A purification platform for viral vaccines & gene therapy vectors

A purification platform for viral vaccines & gene therapy vectors

Motivation

Vaccines are considered among the most successful achievements of modern science. Historically made of mostly crude preparations by today’s standards, these products have become more complex as their manufacturing processes have evolved.

The wide range of existing viruses, their production methods, and the emergence of new public health threats make it extremely difficult to homogenize viral vaccine manufacturing. Viruses need to be isolated from complex mixtures and purified (downstream processing) to extremely high standards.

Current methods used in virus downstream processing, however, have to be tailored to each particular virus species and are commonly extremely expensive, time consuming, and result in high product losses.

These challenges are also true for gene therapy, in which huge amounts of viruses are needed to administer a treatment. The high cost of gene therapies, on the range of several hundred thousand dollars, is partially due to the highly ineffective production & purification methods used nowadays.
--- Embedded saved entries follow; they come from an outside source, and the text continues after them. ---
**config.mk**
```make
export PLATFORM = sky130hd
export DESIGN_NAME = websocket_frame_deframer_core
export DESIGN_NICKNAME = d
export VERILOG_FILES = /design/src/sv/wsdf_pkg.sv /design/src/sv/websocket_frame_deframer_core.sv /design/src/sv/wsdf_parser.sv /design/src/sv/wsdf_out_buf.sv
export SDC_FILE = /design/constraint.sdc
export NUM_CORES = 1
export LEC_CHECK = 0
export ABC_CLOCK_PERIOD_IN_PS = 12150
export BUFFER_PORTS_ARGS = -buffer_cell sky130_fd_sc_hd__buf_4
export CORE_ASPECT_RATIO = 0.9
export CORE_MARGIN = 2
export CORE_UTILIZATION = 55
export CTS_BUF_LIST = sky130_fd_sc_hd__clkbuf_2
export DETAILED_ROUTE_END_ITERATION = 6
export PLACE_DENSITY_LB_ADDON = 0.2
export SETUP_SLACK_MARGIN = 0.1
export SYNTH_ARGS = -nofsm -noshare
export SYNTH_HDL_FRONTEND = slang
export SYNTH_SLANG_ARGS = --single-unit
```
**constraint.sdc**
```tcl
create_clock -name i_clk -period 12.15 [get_ports i_clk]
set_clock_uncertainty 0.05 [all_clocks]
set_input_delay 0.6075 -clock i_clk [delete_from_list [all_inputs] [get_ports i_clk]]
set_output_delay 0.6075 -clock i_clk [all_outputs]
set_load 0.005 [all_outputs]
```
**src/sv/wsdf_pkg.sv**
```systemverilog
`default_nettype none

package wsdf_pkg;

    // parser phase
    typedef enum logic [2:0] {
        PH_HDR0 = 3'd0,
        PH_HDR1 = 3'd1,
        PH_EXT  = 3'd2,
        PH_MASK = 3'd3,
        PH_DATA = 3'd4
    } t_phase;

    // opcodes that pass their payload on
    localparam logic [3:0] OP_TEXT  = 4'h1;
    localparam logic [3:0] OP_CLOSE = 4'h8;
    localparam logic [3:0] OP_PING  = 4'h9;
    localparam logic [3:0] OP_PONG  = 4'hA;

    // 7-bit length codes that call for an extended length
    localparam logic [6:0] LEN_EXT16 = 7'd126;
    localparam logic [6:0] LEN_EXT64 = 7'd127;

    localparam logic [3:0] EXT16_BYTES = 4'd2;
    localparam logic [3:0] EXT64_BYTES = 4'd8;
    localparam logic [3:0] MASK_BYTES  = 4'd4;

    localparam logic [15:0] MAX_PAYLOAD_RESET = 16'd2047;

    // register address decode (index is paddr[2])
    localparam logic REG_MAX_PAYLOAD = 1'b0;

    typedef struct packed {
        logic [7:0] data_byte;
        logic [3:0] frame_opcode_out;
        logic       has_data;
        logic       frame_last;
        logic       too_large;
        logic       closed;
    } t_result;

    function automatic logic passes(input logic [3:0] op);
        return (op == OP_TEXT) || (op == OP_CLOSE) || (op == OP_PING) || (op == OP_PONG);
    endfunction

endpackage

`default_nettype wire

```
**src/sv/websocket_frame_deframer_core.sv**
```systemverilog
`default_nettype none

// channel   signals                               transfer when
// -------   -----------------------------------   -------------------------------
// in        i_in_valid, o_in_ready, i_in_byte     i_in_valid && o_in_ready
// out       o_out_valid, i_out_ready, o_*         o_out_valid && i_out_ready
// cfg       psel, penable, pwrite, paddr, ...     psel && penable && pwrite
//
// one received byte per cycle while o_in_ready is high; the parser state loads
// at the transfer edge; a result loads the output register, or skid if busy
// a two-entry output buffer (output register plus skid) keeps o_in_ready
// high while one result waits, so stalls cost nothing until both are full
// synchronous active-low reset: parser waits for a header byte, link open,
// fault clear, max_payload back to 2047; no clearing pass

module websocket_frame_deframer_core
    import wsdf_pkg::*;
(
    input  wire logic        i_clk,
    input  wire logic        i_rst_n,

    // received byte stream
    input  wire logic        i_in_valid,
    output logic             o_in_ready,
    input  wire logic [7:0]  i_in_byte,

    // parsed results
    output logic             o_out_valid,
    input  wire logic        i_out_ready,
    output logic [7:0]       o_data_byte,
    output logic [3:0]       o_frame_opcode_out,
    output logic             o_has_data,
    output logic             o_frame_last,
    output logic             o_too_large,
    output logic             o_closed,

    // register port
    input  wire logic        psel,
    input  wire logic        penable,
    input  wire logic        pwrite,
    input  wire logic [2:0]  paddr,
    input  wire logic [31:0] pwdata,
    output logic [31:0]      prdata,
    output logic             pready
);

    logic [15:0] r_max_payload;
    logic        in_accept;
    logic        res_valid;
    t_result     res;
    t_result     out_res;
    logic        can_push;

    // register file: max_payload at byte offset 0
    assign pready = 1'b1;

    always_ff @(posedge i_clk) begin
        if (!i_rst_n) begin
            r_max_payload <= MAX_PAYLOAD_RESET;
        end else if (psel && penable && pwrite && (paddr[2] == REG_MAX_PAYLOAD)) begin
            r_max_payload <= pwdata[15:0];
        end
    end

    assign prdata = (paddr[2] == REG_MAX_PAYLOAD) ? {16'd0, r_max_payload} : 32'd0;

    // byte transfer
    assign o_in_ready = can_push;
    assign in_accept  = i_in_valid && can_push;

    wsdf_parser u_parser (
        .i_clk         (i_clk),
        .i_rst_n       (i_rst_n),
        .i_accept      (in_accept),
        .i_byte        (i_in_byte),
        .i_max_payload (r_max_payload),
        .o_res_valid   (res_valid),
        .o_res         (res)
    );

    wsdf_out_buf u_out_buf (
        .i_clk      (i_clk),
        .i_rst_n    (i_rst_n),
        .i_push     (res_valid),
        .i_res      (res),
        .o_can_push (can_push),
        .o_valid    (o_out_valid),
        .i_ready    (i_out_ready),
        .o_res      (out_res)
    );

    // result fields
    assign o_data_byte        = out_res.data_byte;
    assign o_frame_opcode_out = out_res.frame_opcode_out;
    assign o_has_data         = out_res.has_data;
    assign o_frame_last       = out_res.frame_last;
    assign o_too_large        = out_res.too_large;
    assign o_closed           = out_res.closed;

endmodule

`default_nettype wire

```
**src/sv/wsdf_parser.sv**
```systemverilog
`default_nettype none

module wsdf_parser
    import wsdf_pkg::*;
(
    input  wire logic        i_clk,
    input  wire logic        i_rst_n,
    input  wire logic        i_accept,
    input  wire logic [7:0]  i_byte,
    input  wire logic [15:0] i_max_payload,
    output logic             o_res_valid,
    output t_result          o_res
);

    t_phase      r_phase, n_phase;
    logic [3:0]  r_cur_opcode, n_cur_opcode;
    logic        r_mask_present, n_mask_present;
    logic [63:0] r_length_left, n_length_left;
    logic [3:0]  r_length_bytes_left, n_length_bytes_left;
    logic [31:0] r_mask_key, n_mask_key;
    logic [1:0]  r_mask_phase, n_mask_phase;
    logic        r_fault, n_fault;
    logic        r_link_open, n_link_open;

    logic        hd_done;
    logic [63:0] hd_len;
    logic [6:0]  l7;
    logic [63:0] ext_len;
    logic [7:0]  key_byte;
    logic        data_last;

    assign l7      = i_byte[6:0];
    assign ext_len = {r_length_left[55:0], i_byte};

    always_comb begin
        case (r_mask_phase)
            2'd0:    key_byte = r_mask_key[31:24];
            2'd1:    key_byte = r_mask_key[23:16];
            2'd2:    key_byte = r_mask_key[15:8];
            default: key_byte = r_mask_key[7:0];
        endcase
    end

    assign data_last = (r_length_left == 64'd1);

    always_comb begin
        n_phase             = r_phase;
        n_cur_opcode        = r_cur_opcode;
        n_mask_present      = r_mask_present;
        n_length_left       = r_length_left;
        n_length_bytes_left = r_length_bytes_left;
        n_mask_key          = r_mask_key;
        n_mask_phase        = r_mask_phase;
        n_fault             = r_fault;
        n_link_open         = r_link_open;
        hd_done             = 1'b0;
        hd_len              = 64'd0;
        o_res_valid         = 1'b0;
        o_res               = '0;
        o_res.frame_opcode_out = r_cur_opcode;

        if (i_accept && !r_fault && r_link_open) begin
            unique case (r_phase)
                PH_HDR0: begin
                    n_cur_opcode = i_byte[3:0];
                    n_phase      = PH_HDR1;
                end
                PH_HDR1: begin
                    n_mask_present = i_byte[7];
                    n_mask_key     = 32'd0;
                    n_length_left  = 64'd0;
                    if ((l7 == LEN_EXT16) || (l7 == LEN_EXT64)) begin
                        n_length_bytes_left = (l7 == LEN_EXT16) ? EXT16_BYTES : EXT64_BYTES;
                        n_phase             = PH_EXT;
                    end else begin
                        n_length_left = {57'd0, l7};
                        if (i_byte[7]) begin
                            n_length_bytes_left = MASK_BYTES;
                            n_phase             = PH_MASK;
                        end else begin
                            hd_done = 1'b1;
                            hd_len  = {57'd0, l7};
                        end
                    end
                end
                PH_EXT: begin
                    n_length_left       = ext_len;
                    n_length_bytes_left = r_length_bytes_left - 4'd1;
                    if (r_length_bytes_left == 4'd1) begin
                        if (r_mask_present) begin
                            n_length_bytes_left = MASK_BYTES;
                            n_phase             = PH_MASK;
                        end else begin
                            hd_done = 1'b1;
                            hd_len  = ext_len;
                        end
                    end
                end
                PH_MASK: begin
                    n_mask_key          = {r_mask_key[23:0], i_byte};
                    n_length_bytes_left = r_length_bytes_left - 4'd1;
                    if (r_length_bytes_left == 4'd1) begin
                        hd_done = 1'b1;
                        hd_len  = r_length_left;
                    end
                end
                PH_DATA: begin
                    n_mask_phase  = r_mask_phase + 2'd1;
                    n_length_left = r_length_left - 64'd1;
                    if (data_last) begin
                        n_phase = PH_HDR0;
                    end
                    if (passes(r_cur_opcode)) begin
                        o_res_valid      = 1'b1;
                        o_res.data_byte  = r_mask_present ? (i_byte ^ key_byte) : i_byte;
                        o_res.has_data   = 1'b1;
                        o_res.frame_last = data_last;
                        if (data_last && (r_cur_opcode == OP_CLOSE)) begin
                            n_link_open  = 1'b0;
                            o_res.closed = 1'b1;
                        end
                    end
                end
                default: begin
                    n_phase = PH_HDR0;
                end
            endcase

            // header complete: length check, empty frame or payload
            if (hd_done) begin
                n_mask_phase = 2'd0;
                if ((|hd_len[63:16]) || (hd_len[15:0] > i_max_payload)) begin
                    n_fault         = 1'b1;
                    n_phase         = PH_HDR0;
                    o_res_valid     = 1'b1;
                    o_res.too_large = 1'b1;
                end else if (hd_len == 64'd0) begin
                    n_phase = PH_HDR0;
                    if (passes(r_cur_opcode)) begin
                        o_res_valid      = 1'b1;
                        o_res.frame_last = 1'b1;
                        if (r_cur_opcode == OP_CLOSE) begin
                            n_link_open  = 1'b0;
                            o_res.closed = 1'b1;
                        end
                    end
                end else begin
                    n_phase = PH_DATA;
                end
            end
        end
    end

    always_ff @(posedge i_clk) begin
        if (!i_rst_n) begin
            r_phase             <= PH_HDR0;
            r_cur_opcode        <= 4'd0;
            r_mask_present      <= 1'b0;
            r_length_left       <= 64'd0;
            r_length_bytes_left <= 4'd0;
            r_mask_key          <= 32'd0;
            r_mask_phase        <= 2'd0;
            r_fault             <= 1'b0;
            r_link_open         <= 1'b1;
        end else begin
            r_phase             <= n_phase;
            r_cur_opcode        <= n_cur_opcode;
            r_mask_present      <= n_mask_present;
            r_length_left       <= n_length_left;
            r_length_bytes_left <= n_length_bytes_left;
            r_mask_key          <= n_mask_key;
            r_mask_phase        <= n_mask_phase;
            r_fault             <= n_fault;
            r_link_open         <= n_link_open;
        end
    end

endmodule

`default_nettype wire

```
**src/sv/wsdf_out_buf.sv**
```systemverilog
`default_nettype none

module wsdf_out_buf
    import wsdf_pkg::*;
(
    input  wire logic    i_clk,
    input  wire logic    i_rst_n,
    input  wire logic    i_push,
    input  wire t_result i_res,
    output logic         o_can_push,
    output logic         o_valid,
    input  wire logic    i_ready,
    output t_result      o_res
);

    logic    r_out_v, n_out_v;
    logic    r_skid_v, n_skid_v;
    t_result r_out, n_out;
    t_result r_skid, n_skid;

    assign o_can_push = !r_skid_v;
    assign o_valid    = r_out_v;
    assign o_res      = r_out;

    always_comb begin
        n_out_v  = r_out_v;
        n_skid_v = r_skid_v;
        n_out    = r_out;
        n_skid   = r_skid;
        if (!r_out_v || i_ready) begin
            if (r_skid_v) begin
                n_out    = r_skid;
                n_out_v  = 1'b1;
                n_skid_v = 1'b0;
            end else begin
                n_out   = i_res;
                n_out_v = i_push;
            end
        end else if (i_push) begin
            n_skid   = i_res;
            n_skid_v = 1'b1;
        end
    end

    always_ff @(posedge i_clk) begin
        if (!i_rst_n) begin
            r_out_v  <= 1'b0;
            r_skid_v <= 1'b0;
        end else begin
            r_out_v  <= n_out_v;
            r_skid_v <= n_skid_v;
        end
    end

    always_ff @(posedge i_clk) begin
        r_out  <= n_out;
        r_skid <= n_skid;
    end

endmodule

`default_nettype wire

```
It is estimated that demand for gene therapy vectors outstrips its supply by a factor of 5.

There is a clear need for platform approaches for virus downstream processing. These urgently needed methods should be inexpensive, robust, give high product recoveries, be fully scalable for commercial production, and at best, be tweaked as little as possible for different viruses and processes in order to homogenize virus purification & accelerate process development.

Aim of the project

Our main goal is to develop a one-for-all solution for purifying viruses produced in cell culture.

Using a low-cost stationary phase, e.g., unmodified cellulose, we capture & purify virus particles by steric exclusion chromatography (SXC). In SXC, the crude sample containing the target species is mixed with polyethylene glycol (PEG) and the product is captured without a direct chemical interaction on the non-reactive hydrophilic surface. The purified viruses are then recovered by reducing the PEG concentration in the mobile phase. Selectivity in SXC is strongly influenced by the target species’ size.
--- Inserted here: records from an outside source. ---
`src/sv/trp_pkg.sv`:
```
package trp_pkg;

  // Width of the zero-run and tail counters inside the block.
  localparam int COUNT_WIDTH = 16;

  localparam logic [7:0] SYNC_BYTE = 8'hE6;
  localparam logic [COUNT_WIDTH-1:0] COUNT_MAX = {COUNT_WIDTH{1'b1}};

  typedef enum logic [3:0] {
    PH_FIRST    = 4'd0,
    PH_START_HI = 4'd1,
    PH_START_LO = 4'd2,
    PH_END_HI   = 4'd3,
    PH_END_LO   = 4'd4,
    PH_DATA     = 4'd5,
    PH_ZEROS    = 4'd6,
    PH_SUM_HI   = 4'd7,
    PH_SUM_LO   = 4'd8,
    PH_TAIL     = 4'd9,
    PH_ERROR    = 4'd10
  } phase_t;

  typedef enum logic [1:0] {
    ST_OK          = 2'd0,
    ST_END_BEFORE  = 2'd1,
    ST_TRUNCATED   = 2'd2,
    ST_NO_TRAILER  = 2'd3
  } status_t;

  function automatic logic [COUNT_WIDTH-1:0] sat_inc(input logic [COUNT_WIDTH-1:0] v);
    return (v != COUNT_MAX) ? v + COUNT_WIDTH'(1) : v;
  endfunction

  // Clamp a counter to the 16-bit report field.
  function automatic logic [15:0] report16(input logic [COUNT_WIDTH-1:0] v);
    logic [COUNT_WIDTH+15:0] wide;
    wide = {16'd0, v};
    if (wide > (COUNT_WIDTH+16)'(17'h0FFFF)) begin
      return 16'hFFFF;
    end
    return wide[15:0];
  endfunction

endpackage

```
`src/sv/tape_record_parser_checker_core.sv`:
```
// Tape record parser / checker.
//
// Input channel (in_valid/in_ready): one record byte per word, byte_in plus
// last_byte, which flags the final byte of the record. Header (optional 0xE6
// sync, big-endian start and end address), data bytes, zero run, 0xE6
// trailer, big-endian stored checksum and tail bytes are walked by a phase
// register; all per-byte work is one short add/compare step.
//
// Output channel (out_valid/out_ready): one report word per record, built on
// the word flagged last. The report lands in the output register on the edge
// that accepts the last byte. Throughput is one byte per cycle when no report
// stalls, set by the single register stage around the parse step.
//
// The output register holds the report until it is taken. While it is full
// and out_ready is low, in_ready drops; otherwise a byte is taken every cycle,
// including the cycle the report is taken.
//
// Reset (rst, synchronous) returns the parser to awaiting the first byte and
// empties the output register. After each report the parser state is also
// cleared, ready for the next record. Errors stick until the last byte.
module tape_record_parser_checker_core
  import trp_pkg::*;
(
  input  logic        clk,
  input  logic        rst,
  input  logic        in_valid,
  output logic        in_ready,
  input  logic [7:0]  byte_in,
  input  logic        last_byte,
  output logic        out_valid,
  input  logic        out_ready,
  output logic        leading_sync,
  output logic [15:0] start_addr,
  output logic [15:0] end_addr,
  output logic [16:0] data_size,
  output logic [15:0] zero_count,
  output logic        trailer_sync,
  output logic [15:0] stored_sum,
  output logic [15:0] computed_sum,
  output logic        sum_match,
  output logic [15:0] tail_count,
  output logic [1:0]  status
);

  // parser state
  phase_t                 phase, phase_next;
  logic                   sync_seen, sync_seen_next;
  logic [15:0]            start_reg, start_reg_next;
  logic [15:0]            end_reg, end_reg_next;
  logic [16:0]            bytes_left, bytes_left_next;
  logic [16:0]            size_reg, size_reg_next;
  logic [15:0]            sum_acc, sum_acc_next;
  logic [COUNT_WIDTH-1:0] zeros_acc, zeros_acc_next;
  logic                   trailer_seen, trailer_seen_next;
  logic [15:0]            stored_acc, stored_acc_next;
  logic [COUNT_WIDTH-1:0] tail_acc, tail_acc_next;
  status_t                error_code, error_code_next;
  status_t                status_next;

  logic in_accept;
  logic out_accept;

  assign in_ready   = !out_valid || out_ready;
  assign in_accept  = in_valid && in_ready;
  assign out_accept = out_valid && out_ready;

  // one parse step
  always_comb begin
    phase_next        = phase;
    sync_seen_next    = sync_seen;
    start_reg_next    = start_reg;
    end_reg_next      = end_reg;
    bytes_left_next   = bytes_left;
    size_reg_next     = size_reg;
    sum_acc_next      = sum_acc;
    zeros_acc_next    = zeros_acc;
    trailer_seen_next = trailer_seen;
    stored_acc_next   = stored_acc;
    tail_acc_next     = tail_acc;
    error_code_next   = error_code;
    case (phase)
      PH_FIRST: begin
        if (byte_in == SYNC_BYTE) begin
          sync_seen_next = 1'b1;
          phase_next     = PH_START_HI;
        end else begin
          start_reg_next = {byte_in, 8'h00};
          phase_next     = PH_START_LO;
        end
      end
      PH_START_HI: begin
        start_reg_next = {byte_in, 8'h00};
        phase_next     = PH_START_LO;
      end
      PH_START_LO: begin
        start_reg_next = {start_reg[15:8], byte_in};
        phase_next     = PH_END_HI;
      end
      PH_END_HI: begin
        end_reg_next = {byte_in, 8'h00};
        phase_next   = PH_END_LO;
      end
      PH_END_LO: begin
        end_reg_next = {end_reg[15:8], byte_in};
        if (end_reg_next < start_reg) begin
          error_code_next = ST_END_BEFORE;
          size_reg_next   = 17'd0;
          phase_next      = PH_ERROR;
        end else begin
          size_reg_next   = {1'b0, end_reg_next} - {1'b0, start_reg} + 17'd1;
          bytes_left_next = size_reg_next;
          sum_acc_next    = 16'd0;
          phase_next      = PH_DATA;
        end
      end
      PH_DATA: begin
        // byte*257 mod 2^16 is the byte copied into both halves
        if (bytes_left > 17'd1) begin
          sum_acc_next = sum_acc + {byte_in, byte_in};
        end else begin
          sum_acc_next = sum_acc + {8'h00, byte_in};
        end
        if (bytes_left != 17'd0) begin
          bytes_left_next = bytes_left - 17'd1;
        end
        if (bytes_left_next == 17'd0) begin
          phase_next = PH_ZEROS;
        end
      end
      PH_ZEROS: begin
        if (byte_in == 8'h00) begin
          zeros_acc_next = sat_inc(zeros_acc);
        end else if (byte_in == SYNC_BYTE) begin
          trailer_seen_next = 1'b1;
          phase_next        = PH_SUM_HI;
        end else begin
          error_code_next = ST_NO_TRAILER;
          phase_next      = PH_ERROR;
        end
      end
      PH_SUM_HI: begin
        stored_acc_next = {byte_in, 8'h00};
        phase_next      = PH_SUM_LO;
      end
      PH_SUM_LO: begin
        stored_acc_next = {stored_acc[15:8], byte_in};
        phase_next      = PH_TAIL;
      end
      PH_TAIL: begin
        tail_acc_next = sat_inc(tail_acc);
      end
      default: begin
        phase_next = PH_ERROR;
      end
    endcase
  end

  // status as the report will carry it
  always_comb begin
    if (error_code_next != ST_OK) begin
      status_next = error_code_next;
    end else if (phase_next == PH_TAIL) begin
      status_next = ST_OK;
    end else begin
      status_next = ST_TRUNCATED;
    end
  end

  // parser registers: cleared by reset and after every report
  always_ff @(posedge clk) begin
    if (rst || (in_accept && last_byte)) begin
      phase        <= PH_FIRST;
      sync_seen    <= 1'b0;
      start_reg    <= 16'd0;
      end_reg      <= 16'd0;
      bytes_left   <= 17'd0;
      size_reg     <= 17'd0;
      sum_acc      <= 16'd0;
      zeros_acc    <= '0;
      trailer_seen <= 1'b0;
      stored_acc   <= 16'd0;
      tail_acc     <= '0;
      error_code   <= ST_OK;
    end else if (in_accept) begin
      phase        <= phase_next;
      sync_seen    <= sync_seen_next;
      start_reg    <= start_reg_next;
      end_reg      <= end_reg_next;
      bytes_left   <= bytes_left_next;
      size_reg     <= size_reg_next;
      sum_acc      <= sum_acc_next;
      zeros_acc    <= zeros_acc_next;
      trailer_seen <= trailer_seen_next;
      stored_acc   <= stored_acc_next;
      tail_acc     <= tail_acc_next;
      error_code   <= error_code_next;
    end
  end

  // output register: valid flag
  always_ff @(posedge clk) begin
    if (rst) begin
      out_valid <= 1'b0;
    end else if (in_accept && last_byte) begin
      out_valid <= 1'b1;
    end else if (out_accept) begin
      out_valid <= 1'b0;
    end
  end

  // output register: report payload
  always_ff @(posedge clk) begin
    if (in_accept && last_byte) begin
      leading_sync <= sync_seen_next;
      start_addr   <= start_reg_next;
      end_addr     <= end_reg_next;
      data_size    <= size_reg_next;
      zero_count   <= report16(zeros_acc_next);
      trailer_sync <= trailer_seen_next;
      stored_sum   <= stored_acc_next;
      computed_sum <= sum_acc_next;
      sum_match    <= (status_next == ST_OK) && (stored_acc_next == sum_acc_next);
      tail_count   <= report16(tail_acc_next);
      status       <= status_next;
    end
  end

  // checks
  a_no_take_while_stalled: assert property (@(posedge clk) disable iff (rst)
    (out_valid && !out_ready) |-> !in_ready)
    else $error("byte taken while report stalled");

  a_report_from_last: assert property (@(posedge clk) disable iff (rst)
    $rose(out_valid) |-> $past(in_accept && last_byte))
    else $error("report appeared without a last byte");

  a_clear_after_last: assert property (@(posedge clk) disable iff (rst)
    (in_accept && last_byte) |=> (phase == PH_FIRST && error_code == ST_OK))
    else $error("parser not cleared after report");

  a_match_only_ok: assert property (@(posedge clk) disable iff (rst)
    (out_valid && sum_match) |-> (status == ST_OK))
    else $error("checksum match reported with bad status");

  a_bad_header_size: assert property (@(posedge clk) disable iff (rst)
    (out_valid && status == ST_END_BEFORE) |-> (data_size == 17'd0))
    else $error("nonzero size on bad header");

endmodule

```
This single-use platform chromatography method can be used to purify a wide range of virus’ size and kinds using a very narrow range of operational parameters with extremely high recoveries (>95%). The same conditions are used to purify different strains of a single virus class, making it extremely powerful compared to other techniques.

References

Marichal-Gallardo, P.; Pieler, M.; Wolff, M. W.; Reichl, U.: Steric exclusion chromatography for purification of cell culture-derived influenza A virus using regenerated cellulose membranes and polyethylene glycol. Journal of Chromatography A 1483 (3), pp. 110 - 119 (2017)

Patents

Wolff M, Pieler M, Marichal-Gallardo P, Reichl U.
Method for the separation of virus compositions including depletion and purification thereof.